Pd, la sfiducia di Zingaretti in Schlein: «Alle europee non faremo un gran risultato»

Il deputato, ex presidente del Lazio, è proiettato verso Bruxelles: la sua candidatura avverrà nella circoscrizione Italia centrale

Pubblicamente, elogi verso la segretaria. In privato, sfiducia verso i risultati che Elly Schlein porterà al Partito democratico. Nicola Zingaretti, che fino al 2021 ha guidato il Nazareno, è intervenuto alla festa nazionale del Pd a Ravenna.

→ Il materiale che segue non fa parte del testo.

$ cat config.mk
export PLATFORM = sky130hd
export DESIGN_NAME = leak_status_frame_and_pwm_encoder
export DESIGN_NICKNAME = d
export VERILOG_FILES = /design/src/rtl/leak_pkg.sv /design/src/rtl/ppm_code_conv.sv /design/src/rtl/crc16_ccitt.sv /design/src/rtl/leak_status_frame_and_pwm_encoder.sv
export SDC_FILE = /design/constraint.sdc
export NUM_CORES = 1
export LEC_CHECK = 0
export BUFFER_PORTS_ARGS = -buffer_cell sky130_fd_sc_hd__buf_2
export CAP_MARGIN = 20
export CORE_ASPECT_RATIO = 1.25
export CORE_UTILIZATION = 35
export DETAILED_ROUTE_END_ITERATION = 10
export GPL_ROUTABILITY_DRIVEN = 0
export PLACE_DENSITY_LB_ADDON = 0.1
export SYNTH_ARGS = -nofsm -noshare
export SYNTH_HDL_FRONTEND = slang
export SYNTH_SLANG_ARGS = --single-unit
$ cat constraint.sdc
create_clock -name clk_sys -period 7.88 [get_ports clk_sys]
set_input_delay 1.576 -clock clk_sys [delete_from_list [all_inputs] [get_ports clk_sys]]
set_output_delay 1.576 -clock clk_sys [all_outputs]
set_load 0.02 [all_outputs]
$ cat src/rtl/leak_pkg.sv
// Shared constants and types of the leak status framer and pulse encoder
`default_nettype none
package leak_pkg;
	// Clock and times in their own units
	localparam int unsigned CLK_HZ = 100_000_000;
	localparam int unsigned CYC_PER_US = CLK_HZ / 1_000_000;
	localparam int unsigned FIRST_MSG_MS = 700;
	localparam int unsigned MSG_PERIOD_MS = 100;
	localparam int unsigned PWM_PERIOD_US = 255;
	localparam int unsigned PW_ERROR_US = 10;
	localparam int unsigned FIRST_MSG_CYC = FIRST_MSG_MS * (CLK_HZ / 1000);
	localparam int unsigned MSG_PERIOD_CYC = MSG_PERIOD_MS * (CLK_HZ / 1000);
	localparam int unsigned PWM_PERIOD_CYC = PWM_PERIOD_US * CYC_PER_US;

	// Concentration coding
	localparam logic [7:0] CODE_ZERO = 8'h14;
	localparam logic [7:0] CODE_FULL = 8'hF0;
	localparam logic [16:0] PPM_STEP = 17'h0_00C8;
	localparam logic [16:0] PPM_HALF_STEP = 17'h0_0064;
	localparam logic [15:0] PPM_FULL = 16'hABE0;

	// Message layout
	localparam int unsigned MSG_BYTES = 8;
	localparam int unsigned CRC_BYTES = 6;
	localparam logic [10:0] CAN_ID_BASE = 11'h640;
	localparam logic [15:0] CRC_POLY = 16'h1021;
	localparam logic [15:0] CRC_INIT_RST = 16'hFFFF;
	localparam logic [7:0] MSGCNT_RST = 8'h01;

	// Register offsets
	localparam logic [7:0] REG_CTRL = 8'h00;
	localparam logic [7:0] REG_HEALTH = 8'h04;
	localparam logic [7:0] REG_PPM = 8'h08;
	localparam logic [7:0] REG_RAW = 8'h0C;
	localparam logic [7:0] REG_CRC_INIT = 8'h10;
	localparam logic [7:0] REG_MSGCNT = 8'h14;
	localparam logic [7:0] REG_CODE = 8'h18;
	localparam logic [7:0] REG_INFO = 8'h1C;

	// Control and health field positions
	localparam int unsigned CTRL_PWM_BIT = 0;
	localparam int unsigned CTRL_ERR_BIT = 1;
	localparam int unsigned HEALTH_REL_LSB = 3;

	// One finished status message
	typedef struct packed {
		logic [10:0] can_id;
		logic [7:0][7:0] data;
	} status_msg_t;

	// Health fields as software sets them
	typedef struct packed {
		logic [4:0] release_num;
		logic [1:0] status;
	} health_t;
endpackage
`default_nettype wire

$ cat src/rtl/ppm_code_conv.sv
// Converts a ppm reading into the clamped concentration code
`default_nettype none
module ppm_code_conv (
	input wire logic clk_sys,
	input wire logic sys_rst,
	input wire logic [15:0] ppm,
	output logic [7:0] code_r
);
	logic [16:0] sum;
	logic [16:0] quot;
	logic [16:0] code_wide;

	// Round to nearest step, offset by zero code, clamp to full scale
	always_comb begin
		sum = {1'b0, ppm} + leak_pkg::PPM_HALF_STEP;
		quot = sum / leak_pkg::PPM_STEP;
		code_wide = quot + {9'h0, leak_pkg::CODE_ZERO};
	end

	always_ff @(posedge clk_sys) begin
		if (sys_rst) begin
			code_r <= leak_pkg::CODE_ZERO;
		end else if (code_wide > {9'h0, leak_pkg::CODE_FULL}) begin
			code_r <= leak_pkg::CODE_FULL;
		end else begin
			code_r <= code_wide[7:0];
		end
	end
endmodule
`default_nettype wire

$ cat src/rtl/crc16_ccitt.sv
// Byte-wide CRC16 engine, polynomial 0x1021, most significant bit first
`default_nettype none
module crc16_ccitt (
	input wire logic clk_sys,
	input wire logic sys_rst,
	input wire logic init_load,
	input wire logic [15:0] init_val,
	input wire logic byte_valid,
	input wire logic [7:0] byte_in,
	output logic [15:0] crc_r
);
	// One byte through the shift register
	function automatic logic [15:0] crc_step(input logic [15:0] c,
			input logic [7:0] d);
		logic [15:0] r;
		r = c ^ {d, 8'h00};
		for (int i = 0; i < 8; i++) begin
			if (r[15]) begin
				r = {r[14:0], 1'b0} ^ leak_pkg::CRC_POLY;
			end else begin
				r = {r[14:0], 1'b0};
			end
		end
		return r;
	endfunction

	always_ff @(posedge clk_sys) begin
		if (sys_rst) begin
			crc_r <= leak_pkg::CRC_INIT_RST;
		end else if (init_load) begin
			crc_r <= init_val;
		end else if (byte_valid) begin
			crc_r <= crc_step(crc_r, byte_in);
		end
	end
endmodule
`default_nettype wire

$ cat src/rtl/leak_status_frame_and_pwm_encoder.sv
// Status message framer and pulse-width encoder of the leak sensor
//
// Behaviour
// - Zero ppm is sent as concentration code 20.
// - Full scale 44000 ppm is sent as code 240.
// - Code is ppm over 200, rounded to nearest, plus 20.
// - Every message carries a 10-bit protection value.
// - Protection word starts as status bits over the code byte.
// - Add the two low message-counter bits to the protection word.
// - Then invert all ten bits and add one, keeping ten bits.
// - Low eight bits go to byte 1, top two to byte 4 bits 0-1.
// - Raw sensing-element level is 10 bits, 4 mV per step.
// - Raw high byte in byte 2, low two bits in byte 4 bits 6-7.
// - CRC16 high byte in byte 3, low byte in byte 7.
// - Sensor number from supply feeds sits in byte 4 bits 2-4.
// - Message counter rises by one after each sent frame.
// - Counter wraps from 255 to zero.
// - First transmitted counter value is one.
// - Two-bit status: 0 ok, 1 minor, 2 replace, 3 fatal.
// - Five-bit release number sits in byte 6 bits 3-7.
// - Pulse variant drives line pair dominant or recessive.
// - Pulse variant only transmits; no frames, nothing received; a frame begun before pulse mode still goes out.
// - Pulse period is fixed at 255 microseconds.
// - Recessive time 20 to 240 us, one us per 200 ppm.
// - Internal error shows as 10 us recessive time.
// - First message 700 ms after power-on, then every 100 ms.
// - Sensor number 1-7 from feeds; identifier 0x640 plus 8 steps.
// - Data field always eight bytes, code byte 0, protection byte 1.
`default_nettype none
module leak_status_frame_and_pwm_encoder #(
	parameter int unsigned FIRST_MSG_CYC = leak_pkg::FIRST_MSG_CYC,
	parameter int unsigned MSG_PERIOD_CYC = leak_pkg::MSG_PERIOD_CYC,
	parameter int unsigned PWM_PERIOD_CYC = leak_pkg::PWM_PERIOD_CYC,
	parameter int unsigned CYC_PER_US = leak_pkg::CYC_PER_US
) (
	input wire logic clk_sys,
	input wire logic sys_rst,
	// Register port
	input wire logic [7:0] reg_addr,
	input wire logic [31:0] reg_wdata,
	input wire logic reg_wr,
	input wire logic reg_rd,
	output logic [31:0] reg_rdata,
	// Supply feed pins
	input wire logic supply_feed_bit0,
	input wire logic supply_feed_bit1,
	input wire logic supply_feed_bit2,
	// Message stream to the bus controller
	output logic msg_valid,
	input wire logic msg_ready,
	output leak_pkg::status_msg_t msg_r,
	// Pulse output toward the line driver
	output logic line_dominant_r,
	output logic pwm_active
);
	typedef enum {
		S_WAIT,
		S_CRC,
		S_FILL,
		S_SEND
	} frame_state_t;

	frame_state_t state_r;
	logic pwm_mode_r;
	logic int_error_r;
	leak_pkg::health_t health_r;
	logic [15:0] ppm_r;
	logic [9:0] raw_level_r;
	logic [15:0] crc_init_r;
	logic [7:0] msgcnt_r;
	logic [7:0] code;
	logic [15:0] crc;
	logic [2:0] feed_meta_r;
	logic [2:0] feed_sync_r;
	logic [2:0] sensor_num;
	logic [10:0] can_id;
	logic [31:0] tick_cnt_r;
	logic started_r;
	logic tick;
	logic [2:0] crc_idx_r;
	logic crc_load;
	logic crc_feed;
	logic [7:0] crc_byte;
	logic [9:0] prot_word;
	logic [14:0] pwm_cnt_r;
	logic [14:0] pw_cyc_r;
	logic [7:0] pw_us;
	logic [14:0] pw_cyc;
	logic [31:0] rdata_nxt;

	////////////////////////////////////////////////////////////////////////
	// Register writes

	// Control and setting registers
	always_ff @(posedge clk_sys) begin
		if (sys_rst) begin
			pwm_mode_r <= 1'b0;
			int_error_r <= 1'b0;
			health_r <= '0;
			ppm_r <= 16'h0000;
			raw_level_r <= 10'h000;
			crc_init_r <= leak_pkg::CRC_INIT_RST;
		end else if (reg_wr) begin
			case (reg_addr)
				leak_pkg::REG_CTRL: begin
					pwm_mode_r <= reg_wdata[leak_pkg::CTRL_PWM_BIT];
					int_error_r <= reg_wdata[leak_pkg::CTRL_ERR_BIT];
				end
				leak_pkg::REG_HEALTH: begin
					health_r.status <= reg_wdata[1:0];
					health_r.release_num <=
						reg_wdata[leak_pkg::HEALTH_REL_LSB +: 5];
				end
				leak_pkg::REG_PPM: begin
					ppm_r <= reg_wdata[15:0];
				end
				leak_pkg::REG_RAW: begin
					raw_level_r <= reg_wdata[9:0];
				end
				leak_pkg::REG_CRC_INIT: begin
					crc_init_r <= reg_wdata[15:0];
				end
				default: begin
				end
			endcase
		end
	end

	////////////////////////////////////////////////////////////////////////
	// Register reads

	// Read mux, unmapped offsets read zero
	always_comb begin
		rdata_nxt = 32'h0000_0000;
		case (reg_addr)
			leak_pkg::REG_CTRL: begin
				rdata_nxt[leak_pkg::CTRL_PWM_BIT] = pwm_mode_r;
				rdata_nxt[leak_pkg::CTRL_ERR_BIT] = int_error_r;
			end
			leak_pkg::REG_HEALTH: begin
				rdata_nxt[1:0] = health_r.status;
				rdata_nxt[leak_pkg::HEALTH_REL_LSB +: 5] =
					health_r.release_num;
			end
			leak_pkg::REG_PPM: begin
				rdata_nxt[15:0] = ppm_r;
			end
			leak_pkg::REG_RAW: begin
				rdata_nxt[9:0] = raw_level_r;
			end
			leak_pkg::REG_CRC_INIT: begin
				rdata_nxt[15:0] = crc_init_r;
			end
			leak_pkg::REG_MSGCNT: begin
				rdata_nxt[7:0] = msgcnt_r;
			end
			leak_pkg::REG_CODE: begin
				rdata_nxt[7:0] = code;
				rdata_nxt[17:8] = prot_word;
			end
			leak_pkg::REG_INFO: begin
				rdata_nxt[2:0] = sensor_num;
				rdata_nxt[3] = started_r;
				rdata_nxt[26:16] = can_id;
			end
			default: begin
			end
		endcase
	end

	// Read data one cycle after the strobe, held only there
	always_ff @(posedge clk_sys) begin
		if (sys_rst) begin
			reg_rdata <= 32'h0000_0000;
		end else if (reg_rd) begin
			reg_rdata <= rdata_nxt;
		end else begin
			reg_rdata <= 32'h0000_0000;
		end
	end

	////////////////////////////////////////////////////////////////////////
	// Supply feeds and identity

	// Two-stage synchroniser on the feed pins
	always_ff @(posedge clk_sys) begin
		if (sys_rst) begin
			feed_meta_r <= 3'h0;
			feed_sync_r <= 3'h0;
		end else begin
			feed_meta_r <= {supply_feed_bit2, supply_feed_bit1,
				supply_feed_bit0};
			feed_sync_r <= feed_meta_r;
		end
	end

	// Feeds form the sensor number, identifier steps by eight
	assign sensor_num = feed_sync_r;
	assign can_id = leak_pkg::CAN_ID_BASE +
		{5'h00, sensor_num - 3'h1, 3'h0};

	////////////////////////////////////////////////////////////////////////
	// Concentration code and protection value

	// Rounded, offset and clamped code
	ppm_code_conv u_conv (
		.clk_sys(clk_sys),
		.sys_rst(sys_rst),
		.ppm(ppm_r),
		.code_r(code)
	);

	// Status over code, add counter bits, then negate
	always_comb begin
		prot_word = {health_r.status, code};
		prot_word = prot_word + {8'h00, msgcnt_r[1:0]};
		prot_word = ~prot_word + 10'h001;
	end

	////////////////////////////////////////////////////////////////////////
	// Message timing

	// 700 ms to the first message, 100 ms between the rest
	always_ff @(posedge clk_sys) begin
		if (sys_rst) begin
			tick_cnt_r <= 32'h0000_0000;
			started_r <= 1'b0;
		end else if (tick) begin
			tick_cnt_r <= 32'h0000_0000;
			started_r <= 1'b1;
		end else begin
			tick_cnt_r <= tick_cnt_r + 32'h0000_0001;
		end
	end

	// Send slot reached
	assign tick = started_r ? (tick_cnt_r == MSG_PERIOD_CYC - 1) :
		(tick_cnt_r == FIRST_MSG_CYC - 1);

	////////////////////////////////////////////////////////////////////////
	// Frame builder

	// Bytes covered by the checksum: all but the two checksum bytes
	always_comb begin
		case (crc_idx_r)
			3'h0: crc_byte = msg_r.data[0];
			3'h1: crc_byte = msg_r.data[1];
			3'h2: crc_byte = msg_r.data[2];
			3'h3: crc_byte = msg_r.data[4];
			3'h4: crc_byte = msg_r.data[5];
			default: crc_byte = msg_r.data[6];
		endcase
	end

	assign crc_load = (state_r == S_WAIT) && tick && !pwm_mode_r;
	assign crc_feed = (state_r == S_CRC);

	// Checksum over the assembled bytes
	crc16_ccitt u_crc (
		.clk_sys(clk_sys),
		.sys_rst(sys_rst),
		.init_load(crc_load),
		.init_val(crc_init_r),
		.byte_valid(crc_feed),
		.byte_in(crc_byte),
		.crc_r(crc)
	);

	// Frame sequence; pulse variant starts no frames, one begun before pulse mode still goes out
	always_ff @(posedge clk_sys) begin
		if (sys_rst) begin
			state_r <= S_WAIT;
			crc_idx_r <= 3'h0;
		end else begin
			case (state_r)
				S_WAIT: begin
					crc_idx_r <= 3'h0;
					if (crc_load) begin
						state_r <= S_CRC;
					end
				end
				S_CRC: begin
					crc_idx_r <= crc_idx_r + 3'h1;
					if (crc_idx_r == 3'(leak_pkg::CRC_BYTES - 1)) begin
						state_r <= S_FILL;
					end
				end
				S_FILL: begin
					state_r <= S_SEND;
				end
				S_SEND: begin
					if (msg_ready) begin
						state_r <= S_WAIT;
					end
				end
				default: begin
					state_r <= S_WAIT;
				end
			endcase
		end
	end

	// Eight data bytes and identifier
	always_ff @(posedge clk_sys) begin
		if (sys_rst) begin
			msg_r <= '0;
		end else if (crc_load) begin
			msg_r.can_id <= can_id;
			msg_r.data[0] <= code;
			msg_r.data[1] <= prot_word[7:0];
			msg_r.data[2] <= raw_level_r[9:2];
			msg_r.data[3] <= 8'h00;
			msg_r.data[4] <= {raw_level_r[1:0], 1'b0, sensor_num,
				prot_word[9:8]};
			msg_r.data[5] <= msgcnt_r;
			msg_r.data[6] <= {health_r.release_num, health_r.status,
				1'b0};
			msg_r.data[7] <= 8'h00;
		end else if (state_r == S_FILL) begin
			msg_r.data[3] <= crc[15:8];
			msg_r.data[7] <= crc[7:0];
		end
	end

	assign msg_valid = (state_r == S_SEND);

	// Counter starts at one, steps after each frame, wraps
	always_ff @(posedge clk_sys) begin
		if (sys_rst) begin
			msgcnt_r <= leak_pkg::MSGCNT_RST;
		end else if (msg_valid && msg_ready) begin
			msgcnt_r <= msgcnt_r + 8'h01;
		end
	end

	////////////////////////////////////////////////////////////////////////
	// Pulse output

	// Recessive width in us equals the code, or the error width
	assign pw_us = int_error_r ? 8'(leak_pkg::PW_ERROR_US) : code;
	assign pw_cyc = 15'(pw_us * CYC_PER_US);
	assign pwm_active = pwm_mode_r;

	// Fixed period counter, width latched at each period start
	always_ff @(posedge clk_sys) begin
		if (sys_rst || !pwm_mode_r) begin
			pwm_cnt_r <= 15'h0000;
			pw_cyc_r <= pw_cyc;
		end else if (pwm_cnt_r == 15'(PWM_PERIOD_CYC - 1)) begin
			pwm_cnt_r <= 15'h0000;
			pw_cyc_r <= pw_cyc;
		end else begin
			pwm_cnt_r <= pwm_cnt_r + 15'h0001;
		end
	end

	// Recessive first, dominant for the rest of the period
	always_ff @(posedge clk_sys) begin
		if (sys_rst || !pwm_mode_r) begin
			line_dominant_r <= 1'b0;
		end else begin
			line_dominant_r <= (pwm_cnt_r >= pw_cyc_r);
		end
	end
endmodule
`default_nettype wire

Dopo i complimenti indirizzati verso la leader, sul palco, il Foglio ha raccolto le testimonianze di chi ha sentito il predecessore di Schlein esclamare: «Secondo me con questa alle europee non arriviamo manco al 17%». Sentite persone vicine a Zingaretti, Open può confermare: il deputato ha una bassa considerazione di Schlein in termini di attrattività elettorale. Le parole usate, in varie occasioni, per descrivere la capacità politica della segretaria non lasciano spazio a fraintendimenti. Eppure, considerando le relazioni tra il nuovo e il vecchio Pd, quello tra Schlein e Zingaretti è uno dei rapporti migliori. Anche le ultime esternazioni dell’ex presidente del Lazio non sembrerebbero inserirsi in un quadro di interessi divergenti con la segreteria. Zingaretti punta con decisione alla candidatura in Europa e, al momento, non si registrano opposizioni interne particolari. Salvo imprevisti, sarà uno dei nomi forti che il Nazareno schiererà nella circoscrizione Italia centrale.